Saturday, December 12, 2009

Day 1 - The saw comes home

I picked up this saw today from a very nice family. They agreed to let me have the saw free of charge in return for documenting its restoration. Since I have always meant to do a step by step (and never had). It suited me perfectly.

It is a 1959 AMF DeWalt model 925. Dual voltage (120/240 volts) frame 235 motor (10/5 amps). This saw included a drop leaf table (original) and also features an electro-mechanical braking system.

Step 1 - Photograph the saw

Despite the surface rust the initial inspection checked out fine. "What?" you're saying. "That thing is a wreck!" Maybe, maybe not. Back in Ye Olden post WWII days when things were designed and built by craftsmen it was a whole different ball game. These saws were so well designed and built that they could stand up to years of abuse or casual neglect and still be restored to "better than new" condition with a little effort. Simply put, they don't make them like this any more for any price. I invite you to travel along with me as I attempt to demonstrate the process. Let me warn you, though, this can become very addictive! Onward!
  • One owner
  • There were no signs of abuse.
  • The ways were in great shape
  • The arbor threads were in perfect condition
  • Almost all the knobs were intact.
  • The blade spins very freely and quietly
As it is I think I will go with stainless steel replacement knobs.
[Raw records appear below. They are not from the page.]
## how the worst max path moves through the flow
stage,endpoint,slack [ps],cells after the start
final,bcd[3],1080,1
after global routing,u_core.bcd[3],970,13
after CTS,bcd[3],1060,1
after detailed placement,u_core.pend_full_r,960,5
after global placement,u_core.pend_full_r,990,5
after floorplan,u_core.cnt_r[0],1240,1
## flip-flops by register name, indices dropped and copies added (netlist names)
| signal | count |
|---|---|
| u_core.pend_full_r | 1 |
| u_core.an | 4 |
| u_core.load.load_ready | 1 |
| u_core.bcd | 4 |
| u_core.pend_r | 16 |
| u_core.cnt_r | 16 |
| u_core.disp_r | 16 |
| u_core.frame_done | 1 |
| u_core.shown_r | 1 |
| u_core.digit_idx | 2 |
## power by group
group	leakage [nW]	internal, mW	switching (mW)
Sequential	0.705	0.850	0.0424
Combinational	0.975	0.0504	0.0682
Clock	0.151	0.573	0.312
`src/rtl/memory_8bit.sv`:
```
// Single-port synchronous RAM with a post-reset clear sweep.
// After reset every location is written to zero, one per clock, before the
// array accepts accesses. Each READY edge performs one registered read or
// write-first write; `done` marks that `q` holds the result of an access.
module memory_8bit #(
    parameter int unsigned ADDR_W = 8,
    parameter int unsigned DATA_W = 8
) (
    input  logic              clock,
    input  logic              reset,
    input  logic [ADDR_W-1:0] a,
    input  logic [DATA_W-1:0] w,
    input  logic              enable,
    output logic [DATA_W-1:0] q,
    output logic              done
);

    localparam int unsigned DEPTH = 2 ** ADDR_W;

    typedef enum logic [0:0] {
        StClear,
        StReady
    } state_t;

    state_t             state_q, state_d;
    logic [ADDR_W-1:0]  clr_ptr_q, clr_ptr_d;
    logic [DATA_W-1:0]  q_d;
    logic               done_d;

    // Single write port shared by the clear sweep and normal writes.
    logic               mem_we;
    logic [ADDR_W-1:0]  mem_waddr;
    logic [DATA_W-1:0]  mem_wdata;

    logic [DATA_W-1:0]  mem [DEPTH];

    // Next-state, output and write-port decode.
    always_comb begin
        state_d   = state_q;
        clr_ptr_d = clr_ptr_q;
        q_d       = q;
        done_d    = done;
        mem_we    = 1'b0;
        mem_waddr = a;
        mem_wdata = w;
        unique case (state_q)
            StClear: begin
                // Access inputs are ignored while the array is being cleared.
                mem_we    = 1'b1;
                mem_waddr = clr_ptr_q;
                mem_wdata = '0;
                clr_ptr_d = clr_ptr_q + {{(ADDR_W-1){1'b0}}, 1'b1};
                q_d       = '0;
                done_d    = 1'b0;
                if (clr_ptr_q == {ADDR_W{1'b1}}) begin
                    state_d = StReady;
                end
            end
            StReady: begin
                done_d = 1'b1;
                if (enable) begin
                    mem_we = 1'b1;
                    q_d    = w;       // write-first: new data shows on q
                end else begin
                    q_d    = mem[a];  // contents before this edge
                end
            end
            default: begin
                state_d = StClear;
            end
        endcase
    end

    // Control state and output registers; reset restarts the sweep.
    always_ff @(posedge clock) begin
        if (reset) begin
            state_q   <= StClear;
            clr_ptr_q <= '0;
            q         <= '0;
            done      <= 1'b0;
        end else begin
            state_q   <= state_d;
            clr_ptr_q <= clr_ptr_d;
            q         <= q_d;
            done      <= done_d;
        end
    end

    // Storage array; reset suppresses any write on that edge.
    always_ff @(posedge clock) begin
        if (!reset && mem_we) begin
            mem[mem_waddr] <= mem_wdata;
        end
    end

endmodule

```
==> src/rtl/word_rotator_pkg.sv <==
// Shared character codes and message for the HEX character path.
// char_7seg decodes the same 2-bit codes defined here.
package word_rotator_pkg;

    localparam logic [1:0] CHAR_D     = 2'b00;
    localparam logic [1:0] CHAR_E     = 2'b01;
    localparam logic [1:0] CHAR_ONE   = 2'b10;
    localparam logic [1:0] CHAR_BLANK = 2'b11;

    // MESSAGE[i] is the i-th character of "d E 1 blank".
    localparam logic [3:0][1:0] MESSAGE = {CHAR_BLANK, CHAR_ONE, CHAR_E, CHAR_D};

    function automatic logic [1:0] mod4_add(input logic [1:0] a, input logic [1:0] b);
        return a + b;
    endfunction

endpackage

==> src/rtl/word_rotator_rate_divider.sv <==
// Free-running rate divider: one-cycle terminal pulse every TICK_DIV enabled cycles.
// Disabling or resetting clears the count so a restart always waits a full period.
module rate_divider
    import word_rotator_pkg::*;
#(
    parameter int TICK_DIV = 50000000
) (
    input  logic Clock,
    input  logic Reset,
    input  logic Enable,
    output logic Terminal
);

    localparam int CNT_W = (TICK_DIV > 1) ? $clog2(TICK_DIV) : 1;
    localparam logic [CNT_W-1:0] LAST = CNT_W'(TICK_DIV - 1);

    logic [CNT_W-1:0] count;

    assign Terminal = Enable && (count == LAST);

    always_ff @(posedge Clock) begin
        if (Reset || !Enable || count == LAST) begin
            count <= '0;
        end else begin
            count <= count + CNT_W'(1);
        end
    end

endmodule

==> src/rtl/word_rotator.sv <==
// Scrolls "d E 1 blank" across HEX2..HEX0 by a timed or single-stepped rotation
// offset; the three character codes decode combinationally from that offset.
module word_rotator
    import word_rotator_pkg::*;
#(
    parameter int TICK_DIV = 50000000
) (
    input  logic       Clock,
    input  logic       Reset,
    input  logic       Enable,
    input  logic       Step,
    input  logic       Dir,
    input  logic       Load,
    input  logic [1:0] Offset_in,
    output logic [1:0] C2,
    output logic [1:0] C1,
    output logic [1:0] C0,
    output logic [1:0] Offset,
    output logic       Tick
);

    logic       term;
    logic       step_q;
    logic       step_edge;
    logic       advance;
    logic [1:0] offset_q;
    logic       tick_q;

    // A load restarts the timing period, so it clears the divider too.
    rate_divider #(.TICK_DIV(TICK_DIV)) u_div (
        .Clock    (Clock),
        .Reset    (Reset | Load),
        .Enable   (Enable),
        .Terminal (term)
    );

    assign step_edge = Step & ~step_q;
    assign advance   = Enable ? term : step_edge;

    always_ff @(posedge Clock) begin
        if (Reset) begin
            offset_q <= 2'd0;
            tick_q   <= 1'b0;
            step_q   <= 1'b0;
        end else begin
            step_q <= Step;
            if (Load) begin
                offset_q <= Offset_in;
                tick_q   <= 1'b0;
            end else begin
                tick_q <= advance;
                if (advance) begin
                    // Scrolling right is a step of -1, i.e. +3 modulo 4.
                    offset_q <= mod4_add(offset_q, Dir ? 2'd3 : 2'd1);
                end
            end
        end
    end

    assign Offset = offset_q;
    assign Tick   = tick_q;
    assign C2     = MESSAGE[offset_q];
    assign C1     = MESSAGE[mod4_add(offset_q, 2'd1)];
    assign C0     = MESSAGE[mod4_add(offset_q, 2'd2)];

endmodule

==> config.mk <==
export PLATFORM = sky130hd
export DESIGN_NAME = word_rotator
export DESIGN_NICKNAME = d
export VERILOG_FILES = /design/src/rtl/word_rotator_pkg.sv /design/src/rtl/word_rotator_rate_divider.sv /design/src/rtl/word_rotator.sv
export SDC_FILE = /design/constraint.sdc
export NUM_CORES = 1
export LEC_CHECK = 0
export CAP_MARGIN = 10
export CORE_ASPECT_RATIO = 0.5
export CORE_MARGIN = 10
export CORE_UTILIZATION = 54
export DETAILED_ROUTE_END_ITERATION = 6
export PLACE_DENSITY = 0.79
export SLEW_MARGIN = 20
export SYNTH_ARGS = -nofsm -noshare
export SYNTH_HDL_FRONTEND = slang
export SYNTH_SLANG_ARGS = --single-unit
==> constraint.sdc <==
create_clock -name Clock -period 1.7 [get_ports Clock]
set_input_delay 0.17 -clock Clock [delete_from_list [all_inputs] [get_ports Clock]]
set_output_delay 0.17 -clock Clock [all_outputs]
set_load 0.005 [all_outputs]
==> results of run 1 <==
[worst paths after layout]
path	endpoint	slack, ps	cells past startpoint
max reg2reg	Offset[0]$_SDFFE_PP0P_	100	6
max	Offset[0]$_SDFFE_PP0P_	100	6
min reg2reg	u_div.count[15]$_SDFF_PP0_	510	2
min	Offset[0]$_SDFFE_PP0P_	460	3
[through the flow]
step / hold slack, ps / std cells / setup slack [ps]
finish: 457.2 / 214 / 104.2
detailed placement: 502.4 / 208 / 51.50
CTS: 456.6 / 214 / 30.49
floorplan: 241.6 / 157 / 220.6
global placement: 487.3 / 208 / 108.3
global route: 456.6 / 214 / 16.10
[registers in the layout (all words and copies together), names as in the netlist]
name,count
step_q,1
Tick,1
Offset,2
u_div.count,26
[power groups by stage]
stage	sequential [W]	clock (W)	combinational (W)
final	0.000717	0.000554	0.000102
after CTS	0.000717	0.000559	0.000104
after floorplan	0.000732	0	0.0000450
after global placement	0.000731	0	0.000102
after global routing	0.000717	0.000602	0.000111
after detailed placement	0.000732	0	0.000103
[cell usage after synthesis]
| library cell | instances |
|---|---|
| dfxtp_1 | 30 |
| nor2_1 | 27 |
| xor2_1 | 18 |
| nand3_1 | 12 |
| nand2_1 | 9 |
| xnor2_1 | 9 |
| and4_1 | 4 |
| nand4_1 | 4 |
| and3_2 | 3 |
| buf_4 | 3 |
| buf_6 | 3 |
| inv_1 | 3 |
| and2_1 | 2 |
| clkbuf_1 | 2 |
| nand4_4 | 2 |
| nor2_2 | 2 |
| nor3_1 | 2 |
| nor4_1 | 2 |
| nor4b_1 | 2 |
| o21ai_0 | 2 |
| and3_1 | 1 |
| and3_4 | 1 |
| and4_2 | 1 |
| and4bb_2 | 1 |
| buf_2 | 1 |
| ha_1 | 1 |
| mux2i_1 | 1 |
| nand2b_4 | 1 |
| nand4b_1 | 1 |
| nor2b_1 | 1 |
| nor4_2 | 1 |
| o211ai_4 | 1 |
| o2bb2ai_1 | 1 |
| o31a_1 | 1 |
| or3_1 | 1 |
| or3b_2 | 1 |
[layer usage]
layer  track usage, %  part of all wire [%]
met1            13.25                    50
met2            18.12                    43
met3            3.841                   5.6
met4            4.516                   1.4
met5                0                     0
[kinds of logic (layout without fill, tap and decap cells)]
family	after synthesis	in the layout	share of synthesized area [%]
mux	1	1	0.6809
flops	30	30	40.85
simple gates	81	81	32.77
xor+xnor	27	27	16.09
fa+ha+maj	1	1	0.8509
buf+inv	12	32	5.446
compound gates	5	5	3.319
[tightest hold or removal path, cell delays in order]
cell and delay, ps:
clkdlybuf4s50_1 400, nand2_1 60, o2bb2ai_1 60
[timing repair]
item / in CTS / in global routing
resized for setup: 0 / 2
setup endpoints to repair: 0 / 15
hold endpoints to repair: 0 / 0
hold buffers: 0 / 0
[final cells by class]
class,instances,area share [%]
Inverter,3,0.6388
Multi-Input combinational cell,115,45.14
Sequential cell,30,34.14
Timing Repair Buffer,23,12.78
Tap cell,37,2.626
Clock buffer,6,4.684
==> impl_metrics.csv, run 1 <==
group,metric,value,unit
detailed_routing,via_per_inst,5.126,
critical_path,cp_cell_sequence,"and4_1 > buf_4 > nand2_1 > o31a_1 > xnor2_1 > o2bb2ai_1",
die,io_pins,17,
pwr,p_sw,0.0002872,W
global_route,grt_pass1_wl,4.954,mm
timing,tightest_slew,311.6,ps
synthesis,yosysTopAreaCellShare,40.85,%
detailed_routing,wire_per_inst,13.05,um
global_route,overflow,0,
timing,slew_headroom,79.04,%
critical_path,cp-startpoint,"u_div.count[12]$_SDFF_PP0_",
finish,area_growth,19.91,%
pwr,leakage,0.6406,nW
global_route,grt_antenna_before_repair,0,
critical_path,cp_slowest_stage_delay,390,ps
critical_path,start_kind,"flip-flop",
critical_path,critPathArrivalTime,1760,ps
die,die-area,0.005336,sq mm
critical_path,path_max_fanout,6,
timing,rsz0062_at_grt,"no",
cts,clk_latency,270,ps
timing,fin_crit,1596,ps
critical_path,slowest_stage,"dfxtp_1",
global_route,grt_pass1_vias,1125,
place,gp_congestion,0.8019,
cts,cts_setup_buffers,0,
cts,cts_tree,"done",
timing,max_freq,626.6,MHz
cts,cts.clk_slew.worst_paths,60,ps
synthesis,synth_cell_types,36,
detailed_routing,wl,2.792,mm
global_route,grt_usage,11.22,%
pwr,clkPwrFrac,40.4,%
critical_path,cp-end-kind,"flip-flop",
timing,post-route-period-util,93.87,%
die,num_rows,13,
flow_run,max-cap-violations,0,
detailed_routing,dr.pass1.iters,3,
worst_hold_path,hp-class,"primary input to flip-flop",
pwr,powerDensity,778.7,mW/mm^2
critical_path,path_buf_inv,1,
detailed_routing,first_iter_violations,48,
detailed_routing,drc_errors,0,
place,placed_cell_area,0.001673,sq mm
global_route,grt_max_degree,27,
pwr,share_comb_of_total_power,7.4,%
critical_path,reg2reg_from,"u_div.count[12]$_SDFF_PP0_",
timing,setup_violations,0,
finish,fin_area,0.001763,sq mm
worst_hold_path,hold_path_startpoint,"Offset_in[0]",
place,io_buffers,16,
finish,layout_commonest_cell,"dfxtp_1",
synthesis,syn_area,0.001470,sq mm
finish,diodes,0,
pwr,ir_drop,372.9,uV
cts,cts_root_buf,"clkbuf_8",
die,die_y,56.90,um
synthesis,syn-instance-count,157,
die,die_width,93.79,um
timing,fin_skew,2.437,ps
die,core-area,0.002603,sq mm
finish,n_fill_cell,214,
finish,multi_input_area,795.8,sq um
die,initial_core_util,56.49,%
synthesis,synth-seq-cells,30,
pwr,swShare,20.92,%
finish,seqCellArea,601.8,sq um
pwr,total_power,0.001373,W
run_status,outcome,"completed",
pwr,cell_internal_pwr,0.001086,W
timing,finalHoldViolCount,0,
detailed_routing,vias,1097,
timing,slew_violations,0,
synthesis,syn_avg_cell_area,9.364,sq um
finish,postLayoutCoreUtil,67.74,%
critical_path,critical_path_class,"flip-flop to flip-flop",
synthesis,syn_nets,166,
timing,tns,0,ps
place,dp_hpwl,2.045,mm
cts,cts_max_path_buffers,2,
synthesis,synth_warnings,0,
critical_path,required,1860,ps
cts,numCtsBuffers,5,
finish,final_layout_size_suffix_gt1_share,16.38,%
detailed_routing,ant_nets,0,
cts,htreeDepth,2,
pwr,seqPwrFrac,52.2,%
synthesis,synth_area_leaders,"dfxtp_1, xor2_1, nor2_1, xnor2_1, nand3_1",
finish,fin_nets,187,
critical_path,crit_family,"compound AO/OA/AOI/OAI gates",
finish,layout_common_cells,"dfxtp_1, nor2_1, xor2_1, clkdlybuf4s50_1, nand3_1",
synthesis,yosysTopAreaCell,"dfxtp_1",
cts,cts_sinks,30,
synthesis,yosysSeqAreaShare,40.85,%
No activity file was read; power rests on OpenSTA's default activity.
==> run 2: changes to the inputs <==
--- a/config.mk
+++ b/config.mk
@@ -5,12 +5,14 @@
 export SDC_FILE = /design/constraint.sdc
 export NUM_CORES = 1
 export LEC_CHECK = 0
+export ABC_CLOCK_PERIOD_IN_PS = 1700
 export CAP_MARGIN = 10
 export CORE_ASPECT_RATIO = 0.5
 export CORE_MARGIN = 10
 export CORE_UTILIZATION = 54
 export DETAILED_ROUTE_END_ITERATION = 6
 export PLACE_DENSITY = 0.79
+export RECOVER_POWER = 50
 export SLEW_MARGIN = 20
 export SYNTH_ARGS = -nofsm -noshare
 export SYNTH_HDL_FRONTEND = slang
==> impl_metrics.csv, run 2 (same netlist as run 1, synthesis figures left out) <==
group,metric,value,unit
run_status,outcome,"completed",
detailed_routing,wl,2.803,mm
detailed_routing,drc_errors,0,
die,num_rows,13,
detailed_routing,wire_per_inst,13.10,um
critical_path,rr_worst_depth,6,
finish,area_growth,19.32,%
cts,cts.repair.resized,0,
global_route,grt_antenna_before_repair,0,
critical_path,start_kind,"flip-flop",
die,die_y,56.90,um
cts,cts.hold.buffers_added,0,
detailed_routing,ant_nets,0,
place,gp_congestion,0.8019,
worst_hold_path,hp-class,"primary input to flip-flop",
detailed_routing,vias,1087,
detailed_routing,via_per_inst,5.079,
critical_path,cp_slowest_stage_delay,390,ps
pwr,ir_drop,372.9,uV
critical_path,required,1860,ps
die,die-area,0.005336,sq mm
critical_path,cp_cell_sequence,"and4_1 > buf_4 > nand2_1 > o31a_1 > xnor2_1 > o2bb2ai_1",
finish,n_fill_cell,217,
finish,layout.cells.non_filler,214,
cts,numCtsBuffers,5,
pwr,clkPwrFrac,40.5,%
place,dp_hpwl,2.045,mm
cts,clk_latency,270,ps
pwr,seqPwrFrac,52.6,%
global_route,grt_pass1_vias,1125,
finish,diodes,0,
critical_path,crit_family,"compound AO/OA/AOI/OAI gates",
critical_path,slowest_stage,"dfxtp_1",
pwr,share_comb_of_total_power,7.0,%
cts,cts.clk_slew.worst_paths,60,ps
pwr,cell_internal_pwr,0.001079,W
finish,multi_input_area,795.8,sq um
finish,regMostFlops,"u_div.count",
timing,fin_skew,1.866,ps
timing,slew_headroom,79.04,%
cts,cts_setup_buffers,0,
finish,fin_nets,187,
worst_hold_path,hold_depth,3,
detailed_routing,first_iter_violations,43,
critical_path,critical_path_class,"flip-flop to flip-flop",
cts,cts_tree,"done",
pwr,swShare,20.83,%
die,initial_core_util,56.49,%
detailed_routing,dr.pass1.iters,4,
global_route,grt_max_degree,27,
finish,largest_reg_flops,26,
timing,post-route-period-util,94.81,%
die,io_pins,17,
timing,slew_violations,0,
critical_path,rrSetupSlack,90,ps
global_route,grt_usage,11.22,%
finish,layout_common_cells,"dfxtp_1, nor2_1, xor2_1, nand3_1",
place,io_buffers,16,
global_route,grt_pass1_wl,4.954,mm
timing,tightest_slew,311.6,ps
timing,setup_violations,0,
die,core-area,0.002603,sq mm
global_route,overflow,0,
timing,max_freq,620.4,MHz
pwr,powerDensity,777.0,mW/mm^2
timing,finalHoldViolCount,0,
pwr,leakage,0.6456,nW
timing,fin_crit,1612,ps
cts,cts_sinks,30,
finish,seqCellArea,601.8,sq um
cts,cts_root_buf,"clkbuf_8",
cts,htreeDepth,2,
finish,layout_commonest_cell,"dfxtp_1",
pwr,p_sw,0.0002839,W
critical_path,path_buf_inv,1,
timing,tns,0,ps
cts,cts_max_path_buffers,2,
timing,rsz0062_at_grt,"no",
flow_run,max-cap-violations,0,
place,dp_cells,208,
critical_path,path_max_fanout,6,
critical_path,cp-end-kind,"flip-flop",
critical_path,cp.depth,6,
critical_path,critPathArrivalTime,1770,ps
die,die_width,93.79,um
finish,final_layout_size_suffix_gt1_share,16.38,%
run 2: final cells by class:
| cell class | count | share of cell area (%) |
|---|---|---|
| inverter | 3 | 0.6419 |
| sequential | 30 | 34.31 |
| timing repair buffer | 23 | 12.34 |
| multi-input combinational | 115 | 45.36 |
| tap | 37 | 2.639 |
| clock buffer | 6 | 4.708 |
run 2: final timing paths:
| check | startpoint | endpoint |
|---|---|---|
| worst min register to register | u_div.count[15]$_SDFF_PP0_ | u_div.count[15]$_SDFF_PP0_ |
| worst max-delay path | u_div.count[12]$_SDFF_PP0_ | Offset[0]$_SDFFE_PP0P_ |
| worst max register to register | u_div.count[12]$_SDFF_PP0_ | Offset[0]$_SDFFE_PP0P_ |
| worst min-delay path | Offset_in[0] | Offset[0]$_SDFFE_PP0P_ |
run 2: routing by layer:
layer	vias to the layer above	track usage [%]	routed length, um
met3	3	3.841	156
li1	573	-	-
met2	19	18.12	1232
met4	0	4.516	14
met1	492	13.25	1399
met5	-	0	0
run 2: stage by stage:
stage	power, W	util [%]	hold slack, ps	worst slack, ps	instance area, sq um
final	0.001363	67.40	452.1	88.23	1754
after global routing	0.001423	67.40	456.6	17.01	1754
after CTS	0.001379	67.45	456.6	30.49	1755
after detailed placement	0.0008346	64.28	502.4	51.50	1673
after global placement	0.0008335	64.28	487.3	108.3	1673
after floorplan	0.0007772	-	241.6	220.6	1470
run 2: worst register-to-register path, cell delays in order (launching register included):
cell and delay (ps):
dfxtp_1 390, and4_1 300, buf_4 190, nand2_1 60, o31a_1 290, xnor2_1 150
o2bb2ai_1 120
run 2: power groups by stage:
stage / sequential [W] / clock, W / combinational (W)
floorplan: 0.000732 / 0 / 0.0000450
global placement: 0.000731 / 0 / 0.000102
detailed placement: 0.000732 / 0 / 0.000103
CTS: 0.000717 / 0.000559 / 0.000104
global route: 0.000717 / 0.000602 / 0.000104
finish: 0.000716 / 0.000552 / 0.0000951
--- src/rtl/usb_bag_pkg.sv ---
// Shared bag codes, state encoding and pending-bit layout for the usb bag scheduler.
// Response mapping lives here so the priority encoder and any future users agree on it.
package usb_bag_pkg;

  localparam int unsigned BTYPE_W = 4;
  localparam int unsigned PEND_W  = 4;
  localparam int unsigned IDX_W   = 2;
  localparam int unsigned CNT_W   = 16;
  localparam int unsigned ERR_W   = 8;

  typedef logic [BTYPE_W-1:0] btype_t;

  localparam btype_t BAG_INIT   = 4'h0;
  localparam btype_t BAG_DIDX   = 4'h5;
  localparam btype_t BAG_DPARAM = 4'h6;
  localparam btype_t BAG_DDIDX  = 4'h7;
  localparam btype_t BAG_DLINK  = 4'h8;
  localparam btype_t BAG_DTYPE  = 4'h9;
  localparam btype_t BAG_DTEMP  = 4'hA;
  localparam btype_t BAG_DHEAD  = 4'hC;
  localparam btype_t BAG_DATA0  = 4'hD;
  localparam btype_t BAG_DATA1  = 4'hE;

  // pend[3:0] = {LINK, TYPE, TEMP, DATA}
  localparam int unsigned P_DATA = 0;
  localparam int unsigned P_TEMP = 1;
  localparam int unsigned P_TYPE = 2;
  localparam int unsigned P_LINK = 3;

  typedef enum logic [2:0] {
    ST_IDLE,
    ST_RGAP,
    ST_DECODE,
    ST_PICK,
    ST_WAIT,
    ST_SEND,
    ST_REST
  } state_t;

  function automatic btype_t resp_map(input logic [IDX_W-1:0] idx);
    case (idx)
      IDX_W'(P_LINK): resp_map = BAG_DIDX;
      IDX_W'(P_TYPE): resp_map = BAG_DPARAM;
      IDX_W'(P_TEMP): resp_map = BAG_DDIDX;
      default:        resp_map = BAG_DHEAD;
    endcase
  endfunction

  // LINK/TYPE responses use the short turnaround, TEMP/DATA the long one
  function automatic logic is_ctrl(input logic [IDX_W-1:0] idx);
    is_ctrl = (idx == IDX_W'(P_LINK)) || (idx == IDX_W'(P_TYPE));
  endfunction

endpackage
Step 2 - Spray frozen metal pieces with PB Blaster

Step 3 - Remove blade

Step 4 - Steel wool the ways. They are in great shape, No burrs or pitting at all.

Step 5 - Remove plastic knobs from locking pins and screw a 1/4-20 nut all the way onto the threads of the pins to free them with a wrench. Again, Perfecto! They freed right up.

Step 6 - Attempt to elevate the arm. It was stiff but will go up and down smoothly.

Step 7 - Open the motor up and confirm it is wired for 240 volts

Ouch! Look at that moisture! It is wired for 240 volts, though. How do I know? Take a look...

Here is the motor badge with two wiring diagrams:

Here is the motor:

Note that the white "line" is connected to only one other wire.
Note that the "red" and "yellow" wires are connected.
Note that the blue wire in insulated from everything else.

This matches the diagram for 240 volt wiring in the first image.

The colors of the wire insulation fade over time so this usually a process of elimination. It is good practice to re-label the wires once you identify them.

The swollen capacitor is a little scary but I'm still going to plug it in and see what happens.

It runs! FYI, my garage shares a wall with a small laundry room. I created a 10 gauge extension cable that plugs in to the dryer outlet in the laundry room and powers my 240v motors in the garage. This will have to do until I can afford a new panel in the garage. I have 236 volts to work with according to my volt meter.

It is very noisy, though. Although it sounds like a crippled bearing my fear is that the noise is from the mechanical brake and not the bearings. I'll have to open it up and take a look.

What is "noisy"? A motor like this with no blade attached should basically hum when powered. Make the sound "hmmmmmmmmm" in a speaking tone of voice. That should be louder than the motor. It should not rattle or vibrate excessively. It should not heat up appreciably either. I'll talk more about this when we open the motor up and replace the bearings.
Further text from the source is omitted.